Рахиль и Лия были неразлучны, а предоставленная им свобода уже допускала злоупотребления и делала их в моих глазах лёгкой добычей. И я, старый лис, пробравшийся на голубятню, не замедлил расставить свои сети. Да и любой другой, если говорить о людях без предрассудков, поступил бы точно так же. Отцы и матери, если вы читаете эту книгу, а ведь пишу я именно для вас, выслушайте мой совет: не оставляйте ваших дочерей наедине друг с другом, не доверяйте свою единственную дочь её приятельнице, лучше отпустите на променад, на бал, в театр, пусть даже в обществе молодого человека. Здесь, конечно, есть опасность, но она не столь велика. Наедине с предметом своей любви девица всегда воздвигает некоторые препоны, но ежели она вместе с подругой окажется в обществе искусного любезника, обе девы пропали. Стоит одной из них уступить хоть в какой-то малости, это побудит другую следовать её примеру. Ведь лучший способ избежать стыда заключается в том, чтобы разделить его с кем-нибудь. К тому же, зрелище наслаждений и восторгов подруги возбуждает чувства молодой девицы намного сильнее самых смелых прикосновений. Пусть не ссылаются на невинность младого возраста — чем в большем неведении остаётся девица о цели совращения, тем вернее будет её падение. Горячность нрава, смешанная с любопытством, увлекает её, и как только представляется случай, всё кончено.
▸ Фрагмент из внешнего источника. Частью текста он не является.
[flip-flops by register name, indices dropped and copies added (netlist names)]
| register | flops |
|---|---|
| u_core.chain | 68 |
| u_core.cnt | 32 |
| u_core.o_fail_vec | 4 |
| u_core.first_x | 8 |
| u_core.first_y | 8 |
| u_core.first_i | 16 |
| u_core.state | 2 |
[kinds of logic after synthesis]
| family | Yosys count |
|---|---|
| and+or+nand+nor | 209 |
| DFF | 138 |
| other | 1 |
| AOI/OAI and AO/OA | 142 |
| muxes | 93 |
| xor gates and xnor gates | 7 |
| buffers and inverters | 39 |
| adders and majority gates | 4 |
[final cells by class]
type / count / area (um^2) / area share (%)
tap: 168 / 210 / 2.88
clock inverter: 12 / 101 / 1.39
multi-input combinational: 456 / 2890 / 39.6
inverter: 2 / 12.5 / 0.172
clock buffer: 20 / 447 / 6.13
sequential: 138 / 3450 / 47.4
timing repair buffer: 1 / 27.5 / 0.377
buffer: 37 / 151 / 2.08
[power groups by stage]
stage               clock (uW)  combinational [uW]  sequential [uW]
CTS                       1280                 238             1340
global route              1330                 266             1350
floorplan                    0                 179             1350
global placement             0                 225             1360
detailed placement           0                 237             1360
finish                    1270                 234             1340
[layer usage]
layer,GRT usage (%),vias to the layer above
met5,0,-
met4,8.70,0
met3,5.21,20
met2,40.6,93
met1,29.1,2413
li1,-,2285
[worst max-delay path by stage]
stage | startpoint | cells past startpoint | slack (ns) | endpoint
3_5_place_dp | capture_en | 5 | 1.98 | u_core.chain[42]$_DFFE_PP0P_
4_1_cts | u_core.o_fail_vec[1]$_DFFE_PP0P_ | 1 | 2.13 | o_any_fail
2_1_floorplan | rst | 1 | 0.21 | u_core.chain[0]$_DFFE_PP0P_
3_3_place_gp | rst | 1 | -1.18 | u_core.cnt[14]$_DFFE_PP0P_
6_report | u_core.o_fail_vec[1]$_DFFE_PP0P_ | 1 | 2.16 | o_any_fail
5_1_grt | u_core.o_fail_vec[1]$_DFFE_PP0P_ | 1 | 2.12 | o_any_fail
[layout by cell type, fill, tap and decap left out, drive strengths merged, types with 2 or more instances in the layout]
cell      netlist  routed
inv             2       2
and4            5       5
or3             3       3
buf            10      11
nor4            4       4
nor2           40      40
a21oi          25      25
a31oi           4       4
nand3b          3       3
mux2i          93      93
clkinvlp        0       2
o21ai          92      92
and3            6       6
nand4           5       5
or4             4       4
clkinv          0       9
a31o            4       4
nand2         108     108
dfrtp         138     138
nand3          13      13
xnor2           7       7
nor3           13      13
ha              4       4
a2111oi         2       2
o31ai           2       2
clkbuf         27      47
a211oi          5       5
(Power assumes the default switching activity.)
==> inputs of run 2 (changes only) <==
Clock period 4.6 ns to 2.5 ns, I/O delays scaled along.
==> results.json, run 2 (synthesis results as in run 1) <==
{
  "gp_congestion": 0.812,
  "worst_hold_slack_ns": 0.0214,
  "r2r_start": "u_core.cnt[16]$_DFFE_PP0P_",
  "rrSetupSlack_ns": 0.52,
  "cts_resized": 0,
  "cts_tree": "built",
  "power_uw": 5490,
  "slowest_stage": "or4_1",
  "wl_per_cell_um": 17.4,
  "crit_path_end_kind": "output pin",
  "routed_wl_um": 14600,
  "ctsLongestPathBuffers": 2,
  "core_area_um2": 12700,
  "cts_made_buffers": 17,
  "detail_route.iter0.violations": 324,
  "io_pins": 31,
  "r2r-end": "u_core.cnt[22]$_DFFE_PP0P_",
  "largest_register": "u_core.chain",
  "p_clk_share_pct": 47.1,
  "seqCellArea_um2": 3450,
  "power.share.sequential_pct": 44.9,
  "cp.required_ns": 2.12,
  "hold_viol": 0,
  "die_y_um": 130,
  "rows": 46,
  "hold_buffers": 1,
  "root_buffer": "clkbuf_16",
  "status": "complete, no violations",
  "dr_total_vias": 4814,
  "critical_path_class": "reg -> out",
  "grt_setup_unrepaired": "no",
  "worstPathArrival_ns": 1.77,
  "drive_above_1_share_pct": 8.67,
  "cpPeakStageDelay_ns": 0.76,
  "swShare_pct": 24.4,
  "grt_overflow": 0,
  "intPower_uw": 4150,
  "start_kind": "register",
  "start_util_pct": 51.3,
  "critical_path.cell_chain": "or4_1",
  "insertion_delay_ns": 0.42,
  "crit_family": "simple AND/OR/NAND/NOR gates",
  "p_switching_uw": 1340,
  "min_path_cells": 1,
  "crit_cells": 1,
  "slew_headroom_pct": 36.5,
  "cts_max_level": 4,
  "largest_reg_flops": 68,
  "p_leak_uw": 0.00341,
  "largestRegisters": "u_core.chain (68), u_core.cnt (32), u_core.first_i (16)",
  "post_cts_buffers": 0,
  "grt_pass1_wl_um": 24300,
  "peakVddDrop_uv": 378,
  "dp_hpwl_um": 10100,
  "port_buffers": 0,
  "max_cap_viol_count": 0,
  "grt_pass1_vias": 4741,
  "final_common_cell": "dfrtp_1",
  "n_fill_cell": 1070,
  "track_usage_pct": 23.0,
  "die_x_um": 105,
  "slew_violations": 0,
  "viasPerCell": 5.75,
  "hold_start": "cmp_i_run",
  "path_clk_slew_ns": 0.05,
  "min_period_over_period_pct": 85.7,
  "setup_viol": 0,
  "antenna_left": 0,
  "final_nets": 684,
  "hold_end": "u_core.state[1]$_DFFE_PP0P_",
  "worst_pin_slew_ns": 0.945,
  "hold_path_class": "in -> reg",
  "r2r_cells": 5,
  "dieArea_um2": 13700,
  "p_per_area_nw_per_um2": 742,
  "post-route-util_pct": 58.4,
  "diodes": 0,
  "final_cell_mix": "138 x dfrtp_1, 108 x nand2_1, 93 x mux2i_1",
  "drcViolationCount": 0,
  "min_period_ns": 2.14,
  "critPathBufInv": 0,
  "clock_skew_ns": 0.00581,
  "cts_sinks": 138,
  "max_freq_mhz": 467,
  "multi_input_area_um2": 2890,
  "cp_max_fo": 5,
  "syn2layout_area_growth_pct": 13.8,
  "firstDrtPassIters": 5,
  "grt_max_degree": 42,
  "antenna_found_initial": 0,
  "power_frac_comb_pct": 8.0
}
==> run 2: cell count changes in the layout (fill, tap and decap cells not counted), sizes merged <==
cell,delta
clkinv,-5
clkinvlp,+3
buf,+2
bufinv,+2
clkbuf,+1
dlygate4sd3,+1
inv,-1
$ cat config.mk
export PLATFORM = sky130hd
export DESIGN_NAME = conv3_job_sequencer
export DESIGN_NICKNAME = d
export VERILOG_FILES = /design/src/rtl/conv3_job_sequencer.sv
export SDC_FILE = /design/constraint.sdc
export NUM_CORES = 1
export LEC_CHECK = 0
export BUFFER_PORTS_ARGS = -buffer_cell sky130_fd_sc_hd__buf_2
export CORE_AREA = 2 2 82 84
export DETAILED_ROUTE_END_ITERATION = 10
export DIE_AREA = 0 0 84 86
export PLACE_DENSITY_LB_ADDON = 0.3
export SYNTH_ARGS = -nofsm -noshare
export SYNTH_HDL_FRONTEND = slang
export SYNTH_SLANG_ARGS = --single-unit
$ cat constraint.sdc
create_clock -name i_clk -period 2.65 [get_ports i_clk]
set_input_delay 0.3975 -clock i_clk [delete_from_list [all_inputs] [get_ports i_clk]]
set_output_delay 0.3975 -clock i_clk [all_outputs]
set_load 0.005 [all_outputs]
## config.mk

```make
export PLATFORM = sky130hd
export DESIGN_NAME = fetch_unit
export DESIGN_NICKNAME = d
export VERILOG_FILES = /design/src/rtl/fetch_pkg.sv /design/src/rtl/fetch_fifo.sv /design/src/rtl/fetch_unit.sv
export SDC_FILE = /design/constraint.sdc
export NUM_CORES = 1
export LEC_CHECK = 0
export BUFFER_PORTS_ARGS = -buffer_cell sky130_fd_sc_hd__clkbuf_2
export CAP_MARGIN = 20
export CELL_PAD_IN_SITES_DETAIL_PLACEMENT = 0
export CELL_PAD_IN_SITES_GLOBAL_PLACEMENT = 2
export CORE_ASPECT_RATIO = 0.75
export CORE_UTILIZATION = 46
export DETAILED_ROUTE_END_ITERATION = 16
export PLACE_DENSITY = 0.95
export SYNTH_ARGS = -nofsm -noshare
export SYNTH_HDL_FRONTEND = slang
export SYNTH_SLANG_ARGS = --single-unit
```

## constraint.sdc

```tcl
create_clock -name clk -period 8 [get_ports clk]
set_clock_uncertainty 0.05 [all_clocks]
set_input_delay 0.8 -clock clk [delete_from_list [all_inputs] [get_ports clk]]
set_output_delay 0.8 -clock clk [all_outputs]
set_load 0.005 [all_outputs]
```

## src/rtl/fetch_pkg.sv

```systemverilog
`default_nettype none
// ============================================================================
// Module   : fetch_pkg
// Purpose  : Shared defaults and the prefetch entry record for the fetch unit.
//            c_DEPTH_DEFAULT     - prefetch FIFO entries (power of two, >= 2)
//            c_AW_DEFAULT        - instruction word-address width
//            c_HALT_WORD_DEFAULT - encoding of the halt instruction
//            fetch_entry_t       - {pc, instr} record held in the FIFO
// Revision : 1.0 - initial release
// ============================================================================
package fetch_pkg;

    localparam int          c_DEPTH_DEFAULT     = 4;
    localparam int          c_AW_DEFAULT        = 10;
    localparam logic [31:0] c_HALT_WORD_DEFAULT = 32'hFFFF_FFFF;

    typedef struct packed {
        logic [c_AW_DEFAULT-1:0] pc;
        logic [31:0]             instr;
    } fetch_entry_t;

endpackage
`default_nettype wire

```

## src/rtl/fetch_fifo.sv

```systemverilog
`default_nettype none
// ============================================================================
// Module   : fetch_fifo
// Purpose  : Prefetch FIFO holding {pc, instr} entries for the fetch unit.
// Ports    : clk, rst_n      - clock, asynchronous active-low reset
//            i_push/i_push_data - write one entry (ignored when full)
//            i_pop           - drop the head entry (ignored when empty)
//            i_flush         - discard all entries; overrides push and pop
//            o_full/o_empty/o_count - occupancy
//            o_head          - head entry (meaningful only when !o_empty)
// Revision : 1.0 - initial release
// ============================================================================
module fetch_fifo #(
    parameter int DEPTH = 4,
    parameter int W     = 42
) (
    input  logic                   clk,
    input  logic                   rst_n,
    input  logic                   i_push,
    input  logic [W-1:0]           i_push_data,
    input  logic                   i_pop,
    input  logic                   i_flush,
    output logic                   o_full,
    output logic                   o_empty,
    output logic [$clog2(DEPTH):0] o_count,
    output logic [W-1:0]           o_head
);

    localparam int c_PW = $clog2(DEPTH);
    localparam int c_CW = c_PW + 1;

    logic [W-1:0]    r_mem [DEPTH];
    logic [c_PW-1:0] r_wr_ptr_q, w_wr_ptr_d;
    logic [c_PW-1:0] r_rd_ptr_q, w_rd_ptr_d;
    logic [c_CW-1:0] r_count_q,  w_count_d;
    logic            w_do_push;
    logic            w_do_pop;

    assign o_full    = (r_count_q == c_CW'(DEPTH));
    assign o_empty   = (r_count_q == '0);
    assign o_count   = r_count_q;
    assign o_head    = r_mem[r_rd_ptr_q];
    assign w_do_push = i_push & ~o_full & ~i_flush;
    assign w_do_pop  = i_pop & ~o_empty & ~i_flush;

    // DEPTH is a power of two, so the pointers wrap by natural overflow.
    always_comb begin
        w_wr_ptr_d = r_wr_ptr_q;
        w_rd_ptr_d = r_rd_ptr_q;
        w_count_d  = r_count_q;
        if (i_flush) begin
            w_wr_ptr_d = '0;
            w_rd_ptr_d = '0;
            w_count_d  = '0;
        end else begin
            if (w_do_push) begin
                w_wr_ptr_d = r_wr_ptr_q + c_PW'(1);
            end
            if (w_do_pop) begin
                w_rd_ptr_d = r_rd_ptr_q + c_PW'(1);
            end
            case ({w_do_push, w_do_pop})
                2'b10:   w_count_d = r_count_q + c_CW'(1);
                2'b01:   w_count_d = r_count_q - c_CW'(1);
                default: w_count_d = r_count_q;
            endcase
        end
    end

    always_ff @(posedge clk or negedge rst_n) begin
        if (!rst_n) begin
            r_wr_ptr_q <= '0;
            r_rd_ptr_q <= '0;
            r_count_q  <= '0;
        end else begin
            r_wr_ptr_q <= w_wr_ptr_d;
            r_rd_ptr_q <= w_rd_ptr_d;
            r_count_q  <= w_count_d;
        end
    end

    // Storage needs no reset: occupancy alone decides what is valid.
    always_ff @(posedge clk) begin
        if (w_do_push) begin
            r_mem[r_wr_ptr_q] <= i_push_data;
        end
    end

endmodule
`default_nettype wire

```

## src/rtl/fetch_unit.sv

```systemverilog
`default_nettype none
// ============================================================================
// Module   : fetch_unit
// Purpose  : Instruction prefetcher. Issues one-word reads ahead of the
//            datapath into a credit-controlled FIFO, handles redirects
//            (flush + squash) and stops fetching after a halt word.
// Ports    : clk, rst_n                  - clock, asynchronous active-low reset
//            imem_req/imem_addr          - instruction-memory read request
//            imem_rdata                  - read data, one cycle after request
//            redirect_valid/redirect_pc  - branch/jump redirect
//            out_valid/out_ready/out_instr/out_pc - instruction stream to datapath
//            halted                      - halt word fetched, fetching stopped
// Revision : 1.0 - initial release
// ============================================================================
module fetch_unit
    import fetch_pkg::*;
#(
    parameter int          DEPTH     = c_DEPTH_DEFAULT,
    parameter int          AW        = c_AW_DEFAULT,
    parameter logic [31:0] HALT_WORD = c_HALT_WORD_DEFAULT
) (
    input  logic          clk,
    input  logic          rst_n,
    output logic          imem_req,
    output logic [AW-1:0] imem_addr,
    input  logic [31:0]   imem_rdata,
    input  logic          redirect_valid,
    input  logic [AW-1:0] redirect_pc,
    output logic          out_valid,
    input  logic          out_ready,
    output logic [31:0]   out_instr,
    output logic [AW-1:0] out_pc,
    output logic          halted
);

    localparam int c_PW = $clog2(DEPTH);
    localparam int c_CW = c_PW + 1;
    localparam int c_EW = AW + 32;

    logic [AW-1:0]   r_fetch_pc_q,    w_fetch_pc_d;
    logic            r_inflight_q,    w_inflight_d;
    logic [AW-1:0]   r_inflight_pc_q, w_inflight_pc_d;
    logic            r_halted_q,      w_halted_d;

    logic            w_full;
    logic            w_empty;
    logic [c_CW-1:0] w_count;
    logic [c_CW-1:0] w_used;
    logic [c_EW-1:0] w_head;
    logic            w_req;
    logic            w_capture;
    logic            w_push;
    logic            w_pop;

    // Credit: buffered entries plus the outstanding read may never exceed
    // DEPTH, so every response that comes back has a slot waiting for it.
    assign w_used = w_count + {{c_PW{1'b0}}, r_inflight_q};
    // rst_n gating keeps the strobe low while reset is held.
    assign w_req  = rst_n & ~r_halted_q & ~redirect_valid & (w_used < c_CW'(DEPTH));

    // A response is kept only if no redirect squashes it and no halt
    // has already been seen.
    assign w_capture = r_inflight_q & ~r_halted_q & ~redirect_valid;
    assign w_push    = w_capture & ~w_full;
    assign w_pop     = ~w_empty & out_ready;

    always_comb begin
        w_fetch_pc_d    = r_fetch_pc_q;
        w_inflight_d    = r_inflight_q;
        w_inflight_pc_d = r_inflight_pc_q;
        w_halted_d      = r_halted_q;
        if (redirect_valid) begin
            w_fetch_pc_d = redirect_pc;
            w_inflight_d = 1'b0;
            w_halted_d   = 1'b0;
        end else begin
            w_inflight_d = w_req;
            if (w_req) begin
                w_inflight_pc_d = r_fetch_pc_q;
                w_fetch_pc_d    = r_fetch_pc_q + AW'(1);
            end
            if (w_capture && (imem_rdata == HALT_WORD)) begin
                w_halted_d = 1'b1;
            end
        end
    end

    always_ff @(posedge clk or negedge rst_n) begin
        if (!rst_n) begin
            r_fetch_pc_q    <= '0;
            r_inflight_q    <= 1'b0;
            r_inflight_pc_q <= '0;
            r_halted_q      <= 1'b0;
        end else begin
            r_fetch_pc_q    <= w_fetch_pc_d;
            r_inflight_q    <= w_inflight_d;
            r_inflight_pc_q <= w_inflight_pc_d;
            r_halted_q      <= w_halted_d;
        end
    end

    fetch_fifo #(
        .DEPTH (DEPTH),
        .W     (c_EW)
    ) u_fifo (
        .clk         (clk),
        .rst_n       (rst_n),
        .i_push      (w_push),
        .i_push_data ({r_inflight_pc_q, imem_rdata}),
        .i_pop       (w_pop),
        .i_flush     (redirect_valid),
        .o_full      (w_full),
        .o_empty     (w_empty),
        .o_count     (w_count),
        .o_head      (w_head)
    );

    assign imem_req  = w_req;
    assign imem_addr = r_fetch_pc_q;
    assign halted    = r_halted_q;
    assign out_valid = ~w_empty;
    // Zero the data outputs when empty so unwritten storage never shows.
    assign out_pc    = w_empty ? '0 : w_head[c_EW-1:32];
    assign out_instr = w_empty ? '0 : w_head[31:0];

endmodule
`default_nettype wire
```

# Word-level counts from Yosys, hierarchy flattened
# Memory sizes are Yosys's and may differ from the RTL's.
# Index checks and enable logic that the tools add are counted.
word_totals:
  ff_bits: 29
  ramBits: 168
  elab_cells: 57
  n_memories: 1
mem_list:
  columns: ["memory", "depth", "word_bits", "read_ports", "rd_clocked_by_memory_dff", "wr", "line", "rtl"]
  rows:
  - ["u_fifo.r_mem", 4, 42, 1, 0, 1, "fetch_fifo.sv:32", "logic [W-1:0] r_mem [DEPTH];"]
op_classes:
  n_addsub: 6
  magnitude_cmp: 1
  n_eq_ne: 4
  n_mux: 15
  bitwise: 15
  n_reduce_logical: 8
ops:
  columns: ["op", "count"]
  rows:
  - ["$eq 32x32->1 const B", 1]
  - ["$mux 32", 1]
  - ["$mux 10", 3]
  - ["$and 1x1->1", 11]
  - ["$add 10x1->10 const B", 1]
  - ["$mux 2", 4]
  - ["$reduce_bool 2->1", 4]
  - ["$pmux 3 s2", 1]
  - ["$mux 1", 5]
  - ["$add 2x1->2 const B", 2]
  - ["$not 1->1", 4]
  - ["$add 3x1->3", 1]
  - ["$add 3x1->3 const B", 1]
  - ["$eq 3x3->1 const B", 1]
  - ["$logic_not 3->1", 1]
  - ["$lt 3x3->1 const B", 1]
  - ["$mux 3", 1]
  - ["$reduce_bool 3->1", 1]
  - ["$sub 3x1->3 const B", 1]
  - ["$eq 2x1->1 const B", 1]
  - ["$eq 2x2->1 const B", 1]
  - ["$reduce_and 2->1", 1]
  - ["$logic_and 1x1->1", 1]

# Longest topological paths before layout
# Gate-level depths: netlist (run 1).
depth:
  depth_word: 9
  depth_mapped: 8
  ltp_nobuf: 7

# Hierarchy
# From an unflattened synthesis (run 1), not the netlist that was laid out.
unflattened:
  cells_unflattened: 453
  hier_area_um2: 8064.0
modules_own_cells:
  columns: ["mod", "instances", "cells_per_inst", "area_per_inst_um2"]
  rows:
  - ["fetch_fifo", 1, 284, 6623.9]
  - ["fetch_unit", 1, 169, 1440.1]

# Worst setup path after synthesis (run 1)
# No wires, ideal clock.
synth_path:
  path_type: "input port to flip-flop"
  startpoint: "input redirect_valid"
  endpoint: "memory u_fifo.r_mem[0][0], enable pin"
  arrival_ns: 2.695
  t_required_ns: 7.547
  path_slack_ns: 4.851
  cell_stages: 4
  path_buffers: 1
  cell_sequence: "buf_2 -> or3b_4 -> nor2_1 -> and2_1"
synth_via:
  elab_chain_cells: 7
synth_rtl:
  columns: ["element", "line", "rtl"]
  rows:
  - ["from (decl)", "fetch_unit.sv:27", "input logic redirect_valid,"]
  - ["$not 1->1 (no source line) (*)", null, null]
  - ["$and 1x1->1", "fetch_unit.sv:63", "assign w_capture = r_inflight_q & ~r_halted_q & ~redirect_valid;"]
  - ["$and 1x1->1", "fetch_unit.sv:64", "assign w_push = w_capture & ~w_full;"]
  - ["$and 1x1->1", "fetch_fifo.sv:43", "assign w_do_push = i_push & ~o_full & ~i_flush;"]
  - ["$and 1x1->1 (*)", "fetch_fifo.sv:43", null]
  - ["$mux 1 (*)", "fetch_fifo.sv:84", "if (w_do_push) begin"]
  - ["$mux 1 (implied by the code) (*)", "fetch_fifo.sv:85", "r_mem[r_wr_ptr_q] <= i_push_data;"]
  - ["to (decl)", "fetch_fifo.sv:32", null]
# Every way passes the cells marked *; elsewhere a longest branch is shown, timed or not.

# Final worst setup path (run 1)
layout_path:
  startpoint: "input rst_n"
  endpoint: "output imem_req"
layout_via:
  elab_chain_cells: 3
layout_rtl:
  columns: ["element", "line", "rtl"]
  rows:
  - ["from (decl)", "fetch_unit.sv:23", "input logic rst_n,"]
  - ["$and 1x1->1 (3 in series)", "fetch_unit.sv:59", "assign w_req = rst_n & ~r_halted_q & ~redirect_valid & (w_used < c_CW'(DEPTH));"]
  - ["to (decl)", "fetch_unit.sv:24", "output logic imem_req,"]
# Every way passes these cells.

==> results of run 1 <==
-- power by group through the flow --
| stage | Sequential [mW] | Clock (mW) | Combinational (mW) |
|---|---|---|---|
| after detailed placement | 1.29 | 0 | 0.643 |
| after global routing | 1.28 | 0.893 | 0.707 |
| after global placement | 1.29 | 0 | 0.630 |
| final | 1.27 | 0.840 | 0.633 |
| after floorplan | 1.26 | 0 | 0.421 |
| after CTS | 1.27 | 0.851 | 0.649 |
-- worst max-delay path: cells and delay by family --
| family | cells | cell delay [ps] |
|---|---|---|
| buffers and inverters | 3 | 1270 |
| AO/OA/AOI/OAI | 1 | 570 |
-- worst max-delay path by stage --
stage | start | endpoint | cells after the start | slack (ps)
2_1_floorplan | redirect_valid | u_fifo.r_mem[0][0] | 4 | 4850
3_3_place_gp | rst_n | imem_req | 4 | 4480
3_5_place_dp | rst_n | imem_req | 4 | 4450
4_1_cts | rst_n | imem_req | 4 | 4450
5_1_grt | rst_n | imem_req | 4 | 4190
6_report | rst_n | imem_req | 4 | 4490
-- cell type report --
cell class | count | share of cell area (%)
Multi-Input combinational cell | 208 | 21.9
Clock buffer | 21 | 4.75
Sequential cell | 197 | 62.3
Clock inverter | 10 | 1.43
Tap cell | 215 | 2.90
Timing Repair Buffer | 106 | 6.43
Inverter | 6 | 0.243
-- metal layers --
metal	global-route usage, %	share of wire [%]
met1	24.3	46
met3	4.94	3.9
met5	0	0
met4	6.67	1.6
met2	28.2	48
-- stage by stage --
stage | power (mW) | instance area (um^2) | hold slack, ps
floorplan | 1.68 | 7920 | 426
global placement | 1.92 | 8610 | 456
detailed placement | 1.94 | 8610 | 465
CTS | 2.77 | 9190 | 382
global route | 2.88 | 9270 | 434
finish | 2.74 | 9270 | 384
-- cell families (layout without fill, tap and decap cells) --
group	after synthesis	in the layout	share of synthesized area, %
adders and majority gates	6	6	1.04
xor gates and xnor gates	3	3	0.332
and+or+nand+nor	125	125	8.66
DFF	197	197	72.9
buffers and inverters	28	143	1.53
muxes	53	53	13.4
AOI/OAI and AO/OA	21	21	2.16
-- sequential cells by signal, indices dropped and copies added (netlist names) --
| name | flops |
|---|---|
| r_inflight_pc_q | 10 |
| u_fifo.o_count | 3 |
| halted | 1 |
| r_inflight_q | 1 |
| u_fifo.r_rd_ptr_q | 2 |
| u_fifo.r_mem | 168 |
| u_fifo.r_wr_ptr_q | 2 |
| imem_addr | 10 |
-- cell usage after synthesis (all sizes together), types with 5 or more instances --
cell type,number
edfxtp,168
and2,47
mux4,42
nand2,34
dfrtp,29
clkbuf,13
buf,9
a221o,8
nor3,8
nand4,7
nor2,7
inv,6
mux2i,6
ha,5
mux2,5
nand3,5
==> key figures, run 1 <==
Route
  – Wirelength per Cell: 19.7 um
  – DRC viols: 0
  – DRT antenna net count: 0
  – DR vias: 4171
  – Vias per inst: 5.47
  – Routed wire length: 15000 um
  – Drt pass-1 iters: 4
  – Initial DRC count: 322

Finish
  – Most common cell after layout, fill and taps aside: edfxtp_1
  – Fillcell total: 1300
  – Final net count: 588
  – Sequential Area: 0.00577 mm^2
  – Layout cells sized above 1: 34.1%
  – Diodes inserted: 0
  – Commonest cells after routing, fill and taps aside: edfxtp_1 (168), clkbuf_2 (100), and2_1 (43)
  – Area of the multi-input gates: 0.00203 mm^2
  – Area grow syn2layout: 17.0%
  – Final core occ: 55.1%
  – Final instance count without filler cells: 763

Setup path
  – R2r setup slk: 5310 ps
  – Worst r2r src: u_fifo.o_count[0]
  – Reg-to-Reg End: imem_addr[6]
  – Crit path capture type: primary output
  – CP Launch Type: input port
  – Critical path arrival: 2660 ps
  – CP most frequent cell: clkbuf_2
  – Slowest-stage cell, CP: clkbuf_2
  – Critical-path maximum fanout: 30
  – Worst path max stage delay: 580 ps
  – Crit-path cells: clkbuf_2, o211ai_2, inv_2, clkbuf_2
  – Register-to-Register Path Depth: 5
  – CP Class: in -> out
  – Critical Path RT: 7150 ps

Clock network
  – Clock Latency Late Sink: 420 ps
  – Total CTS buffers: 17
  – H-tree Lvls: 4
  – Clock-pin transition on the worst setup and hold timing paths: 70 ps
  – TritonCTS clock tree: yes
  – Hold buffers post-CTS: 0
  – Post-CTS Setup Bufs: 0
  – Clock sinks: 197
  – Max Root-Sink Buffers: 2
  – Post-CTS sizing: 0
  – Clock Tree Root: clkbuf_16

Power and ir drop
  – Lkg Pwr: 3.31 nW
  – Sequential power share: 46.3%
  – Share of total power in the clock network: 30.6%
  – Internal power: 2.01 mW
  – Combinational Power Share: 23.1%
  – Sw Share: 26.6%
  – Net switching power: 0.729 mW
  – Power Density: 296 mW/mm^2
  – Max rail drop VDD: 0.000183 V

Timing
  – Crit path time final: 3510 ps
  – Worst Tran Pin Value: 1090 ps
  – Final-report hold violation count: 0
  – Crit path setup slack, layout: 4490 ps
  – Rel. slew slack: 27.6%
  – Fmax: 0.285 GHz
  – RSZ-0062 raised after global routing: no
  – Setup TNS: 0 ps
  – Final setup fails: 0
  – Max Slew Vio Count: 0
  – Period utilisation layout: 43.9%

Synthesis
  – Yosys synthesis warning count: 0
  – Number of synthesized register bits: 197
  – Syn avg cell area: 18.3 um^2
  – Number of flops mapped to enable cells by yosys: 168
  – Synth Cell Area: 0.00792 mm^2
  – Top FF cell, synth: edfxtp_1
  – Syn_nets: 485
  – Register area share after synthesis: 72.9%
  – Distinct cells, synth: 42
  – Cells after synthesis: 433
  – Cell taking the most area after synthesis: edfxtp_1
  – Async set-reset flop share out of synthesis: 14.7%
  – Share of the synthesized area in the top cell type: 63.7%
  – Synth area leaders: edfxtp_1 (64%), mux4_2 (12%), dfrtp_1 (9.2%)

Global route
  – Initial antenna violation count: 0
  – Number of global-route vias before repair: 4227
  – First-pass GRT wire length: 23400 um
  – GRT Residual Overflow: 0
  – Largest net degree at the start of global routing: 45
  – GRT Util Overall: 17.9%

Place
  – DP Cell Count: 728
  – Post-DP HPWL: 9000 um
  – Place WS: 4450 ps
  – Placer congestion estimate: 0.764
  – Port Buffers: 100

Status
  – Status: finished, final reports clean

Floorplan
  – Area of the die: 0.0178 mm^2
  – IO Pins: 101
  – Core Footprint: 0.0168 mm^2
  – Rows: 41
  – Die Y: 116 um
  – Die Wd: 154 um
  – Initial Util: 47.1%

Flow run
  – Max cap viols: 0

Hold path
  – Tightest Hold Check Type: in -> async
Note: power is estimated with default switching activity, not from simulation.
Шестнадцатилетняя Рахиль была маленькая, пухленькая, с миниатюрными ножками, томными и в то же время целомудренными глазами, многообещающей грудью и длинными чёрными волосами. Прибавьте ещё два года, высокий рост, более сложившиеся формы, пламенный взгляд, высокомерную улыбку, чувственные губы, и перед вами портрет Лии. Мне нравились обе, но я не смог бы овладеть которой-нибудь в отдельности. Лия, как старшая и более созревшая, помогла мне в покусительстве на младшую сестру, конечно, непреднамеренно и почти не сознавая того. Одна отдалась по горячности, другая — скорее от удивления перед собственными чувствами. Лия оказалась страстной и кокетливой, Рахиль — невинной и доверчивой. Обе жертвы были принесены в один день. Сия двойная удача, как я и предчувствовал, оказалась для меня последней. Именно в это время и, пожалуй, первый раз за всю жизнь, мне пришлось, взглянув на прошлое, пожалеть о нём и содрогнуться при мысли о пятидесяти годах, к которым я летел на всех парусах. У меня уже не осталось никаких очарований, только сомнительная репутация и напрасные сожаления, а впереди — лишь бремя старости без достатка и пристанища. Писанием своих записок я занялся с единственной целью отвлечься от сих печальных размышлений, а также в сугубо моральных видах. Получившаяся картина моей жизни может быть излишне откровенна. Впрочем, записки эти, если у кого-нибудь возникнет на то желание, могут явиться в печати, но мне сие, как и всё остальное, уже совершенно безразлично.